Task brief
Range to reproduce from the entries below: the line with "after global placement", the line with "3_3_place_gp | clockOption80", and every line in between. Give them exactly and give nothing else.

Task inputs
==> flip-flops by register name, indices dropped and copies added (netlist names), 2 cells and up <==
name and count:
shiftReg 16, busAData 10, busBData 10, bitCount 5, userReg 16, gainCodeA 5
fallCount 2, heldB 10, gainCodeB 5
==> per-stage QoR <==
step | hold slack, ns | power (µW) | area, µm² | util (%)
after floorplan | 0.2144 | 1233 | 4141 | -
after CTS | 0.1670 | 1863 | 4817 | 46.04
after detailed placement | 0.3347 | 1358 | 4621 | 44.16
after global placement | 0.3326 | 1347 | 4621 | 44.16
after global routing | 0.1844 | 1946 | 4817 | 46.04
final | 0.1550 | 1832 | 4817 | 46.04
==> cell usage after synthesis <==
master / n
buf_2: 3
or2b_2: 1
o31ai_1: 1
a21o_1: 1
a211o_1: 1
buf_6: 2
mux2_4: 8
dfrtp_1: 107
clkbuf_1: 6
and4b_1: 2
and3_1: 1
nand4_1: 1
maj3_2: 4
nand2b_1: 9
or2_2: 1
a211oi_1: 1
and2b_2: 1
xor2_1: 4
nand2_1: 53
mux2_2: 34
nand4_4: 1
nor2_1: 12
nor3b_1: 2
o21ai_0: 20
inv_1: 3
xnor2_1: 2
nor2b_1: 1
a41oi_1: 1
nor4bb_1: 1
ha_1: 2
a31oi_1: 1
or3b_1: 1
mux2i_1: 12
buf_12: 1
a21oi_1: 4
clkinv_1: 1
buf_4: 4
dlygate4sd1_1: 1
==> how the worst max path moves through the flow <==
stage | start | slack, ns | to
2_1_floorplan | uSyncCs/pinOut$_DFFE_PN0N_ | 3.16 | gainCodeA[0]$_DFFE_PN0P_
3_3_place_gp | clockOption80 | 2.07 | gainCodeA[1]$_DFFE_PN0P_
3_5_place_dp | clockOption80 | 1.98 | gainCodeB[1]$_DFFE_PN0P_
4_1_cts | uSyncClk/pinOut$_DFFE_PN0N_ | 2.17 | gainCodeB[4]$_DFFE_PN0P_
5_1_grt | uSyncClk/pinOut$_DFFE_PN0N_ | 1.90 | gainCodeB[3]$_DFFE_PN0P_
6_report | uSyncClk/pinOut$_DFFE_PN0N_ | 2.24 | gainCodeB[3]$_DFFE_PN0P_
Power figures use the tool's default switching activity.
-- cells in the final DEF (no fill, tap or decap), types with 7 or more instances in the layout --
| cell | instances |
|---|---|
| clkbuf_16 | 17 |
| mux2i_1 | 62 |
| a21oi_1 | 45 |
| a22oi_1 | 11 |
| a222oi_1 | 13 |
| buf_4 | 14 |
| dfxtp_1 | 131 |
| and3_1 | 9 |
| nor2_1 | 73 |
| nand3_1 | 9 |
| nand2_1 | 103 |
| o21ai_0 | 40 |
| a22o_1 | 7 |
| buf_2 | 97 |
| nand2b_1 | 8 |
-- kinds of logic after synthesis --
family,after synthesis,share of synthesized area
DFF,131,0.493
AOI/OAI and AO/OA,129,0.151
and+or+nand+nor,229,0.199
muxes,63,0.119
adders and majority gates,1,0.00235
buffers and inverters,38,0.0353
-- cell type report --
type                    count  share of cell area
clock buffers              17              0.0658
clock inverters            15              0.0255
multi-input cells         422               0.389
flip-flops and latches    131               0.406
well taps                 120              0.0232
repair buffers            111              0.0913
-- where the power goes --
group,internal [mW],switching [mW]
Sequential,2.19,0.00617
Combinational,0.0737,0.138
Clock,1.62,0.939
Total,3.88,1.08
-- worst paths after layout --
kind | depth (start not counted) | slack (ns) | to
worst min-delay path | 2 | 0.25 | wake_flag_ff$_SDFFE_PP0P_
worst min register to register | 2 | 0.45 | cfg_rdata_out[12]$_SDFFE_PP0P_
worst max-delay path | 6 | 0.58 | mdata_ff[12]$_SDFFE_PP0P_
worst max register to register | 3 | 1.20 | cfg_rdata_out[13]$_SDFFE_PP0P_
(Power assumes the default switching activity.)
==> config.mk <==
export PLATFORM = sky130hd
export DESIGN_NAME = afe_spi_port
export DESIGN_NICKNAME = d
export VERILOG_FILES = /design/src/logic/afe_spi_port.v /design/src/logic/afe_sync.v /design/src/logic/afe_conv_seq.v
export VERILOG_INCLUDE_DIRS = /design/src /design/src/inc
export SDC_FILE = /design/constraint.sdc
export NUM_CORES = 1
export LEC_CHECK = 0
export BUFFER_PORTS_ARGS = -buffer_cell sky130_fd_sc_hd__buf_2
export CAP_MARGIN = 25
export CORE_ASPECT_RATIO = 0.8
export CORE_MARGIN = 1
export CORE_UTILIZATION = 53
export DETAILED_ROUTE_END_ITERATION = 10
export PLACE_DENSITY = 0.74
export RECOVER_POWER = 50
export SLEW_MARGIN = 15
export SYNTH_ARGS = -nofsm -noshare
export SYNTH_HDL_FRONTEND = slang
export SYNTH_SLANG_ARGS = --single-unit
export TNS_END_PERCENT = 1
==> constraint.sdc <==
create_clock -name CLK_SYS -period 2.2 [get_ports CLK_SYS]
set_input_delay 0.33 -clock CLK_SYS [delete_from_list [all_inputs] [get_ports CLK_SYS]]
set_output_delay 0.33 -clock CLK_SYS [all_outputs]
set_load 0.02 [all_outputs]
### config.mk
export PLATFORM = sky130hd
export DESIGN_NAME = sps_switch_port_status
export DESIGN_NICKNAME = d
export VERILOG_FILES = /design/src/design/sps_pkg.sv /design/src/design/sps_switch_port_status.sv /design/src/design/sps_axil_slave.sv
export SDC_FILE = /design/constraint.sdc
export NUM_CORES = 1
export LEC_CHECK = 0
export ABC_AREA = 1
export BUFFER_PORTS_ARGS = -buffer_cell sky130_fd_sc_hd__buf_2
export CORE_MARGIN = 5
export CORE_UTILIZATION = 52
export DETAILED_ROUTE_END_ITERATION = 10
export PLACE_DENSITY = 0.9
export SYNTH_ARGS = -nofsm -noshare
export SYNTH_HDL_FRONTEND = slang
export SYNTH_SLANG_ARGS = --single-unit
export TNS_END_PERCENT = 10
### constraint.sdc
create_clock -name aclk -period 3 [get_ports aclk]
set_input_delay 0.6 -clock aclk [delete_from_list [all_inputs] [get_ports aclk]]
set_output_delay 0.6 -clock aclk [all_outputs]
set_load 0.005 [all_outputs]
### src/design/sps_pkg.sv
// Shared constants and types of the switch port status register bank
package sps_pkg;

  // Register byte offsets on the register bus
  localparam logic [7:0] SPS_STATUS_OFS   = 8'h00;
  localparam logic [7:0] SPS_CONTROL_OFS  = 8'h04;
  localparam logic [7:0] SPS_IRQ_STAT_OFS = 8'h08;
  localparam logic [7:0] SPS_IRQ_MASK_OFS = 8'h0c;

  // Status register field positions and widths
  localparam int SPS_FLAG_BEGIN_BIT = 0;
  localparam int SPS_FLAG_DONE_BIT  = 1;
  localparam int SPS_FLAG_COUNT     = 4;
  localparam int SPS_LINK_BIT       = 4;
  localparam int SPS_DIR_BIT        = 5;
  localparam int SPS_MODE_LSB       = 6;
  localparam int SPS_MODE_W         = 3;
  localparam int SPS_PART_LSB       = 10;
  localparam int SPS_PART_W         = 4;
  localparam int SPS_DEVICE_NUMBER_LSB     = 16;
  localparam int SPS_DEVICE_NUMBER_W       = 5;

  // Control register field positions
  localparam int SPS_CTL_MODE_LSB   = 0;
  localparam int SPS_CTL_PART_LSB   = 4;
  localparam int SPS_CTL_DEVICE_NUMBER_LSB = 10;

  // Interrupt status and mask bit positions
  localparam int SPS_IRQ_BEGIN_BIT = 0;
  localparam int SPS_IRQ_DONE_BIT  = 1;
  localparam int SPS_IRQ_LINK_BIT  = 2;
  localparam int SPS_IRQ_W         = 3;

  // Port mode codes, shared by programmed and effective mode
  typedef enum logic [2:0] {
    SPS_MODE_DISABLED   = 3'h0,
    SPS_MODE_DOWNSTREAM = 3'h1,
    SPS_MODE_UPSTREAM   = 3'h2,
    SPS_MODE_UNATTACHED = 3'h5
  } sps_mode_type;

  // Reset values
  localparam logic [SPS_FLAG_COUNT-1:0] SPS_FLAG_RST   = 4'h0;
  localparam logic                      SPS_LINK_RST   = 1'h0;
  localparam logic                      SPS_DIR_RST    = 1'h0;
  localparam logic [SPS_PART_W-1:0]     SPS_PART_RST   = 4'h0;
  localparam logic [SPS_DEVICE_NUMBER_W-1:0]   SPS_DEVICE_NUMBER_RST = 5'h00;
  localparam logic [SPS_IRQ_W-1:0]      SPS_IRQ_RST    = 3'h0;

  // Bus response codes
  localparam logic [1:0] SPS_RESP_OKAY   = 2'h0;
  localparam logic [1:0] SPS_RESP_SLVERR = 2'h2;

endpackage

Answer to this problem
after global placement | 0.3326 | 1347 | 4621 | 44.16
after global routing | 0.1844 | 1946 | 4817 | 46.04
final | 0.1550 | 1832 | 4817 | 46.04
==> cell usage after synthesis <==
master / n
buf_2: 3
or2b_2: 1
o31ai_1: 1
a21o_1: 1
a211o_1: 1
buf_6: 2
mux2_4: 8
dfrtp_1: 107
clkbuf_1: 6
and4b_1: 2
and3_1: 1
nand4_1: 1
maj3_2: 4
nand2b_1: 9
or2_2: 1
a211oi_1: 1
and2b_2: 1
xor2_1: 4
nand2_1: 53
mux2_2: 34
nand4_4: 1
nor2_1: 12
nor3b_1: 2
o21ai_0: 20
inv_1: 3
xnor2_1: 2
nor2b_1: 1
a41oi_1: 1
nor4bb_1: 1
ha_1: 2
a31oi_1: 1
or3b_1: 1
mux2i_1: 12
buf_12: 1
a21oi_1: 4
clkinv_1: 1
buf_4: 4
dlygate4sd1_1: 1
==> how the worst max path moves through the flow <==
stage | start | slack, ns | to
2_1_floorplan | uSyncCs/pinOut$_DFFE_PN0N_ | 3.16 | gainCodeA[0]$_DFFE_PN0P_
3_3_place_gp | clockOption80 | 2.07 | gainCodeA[1]$_DFFE_PN0P_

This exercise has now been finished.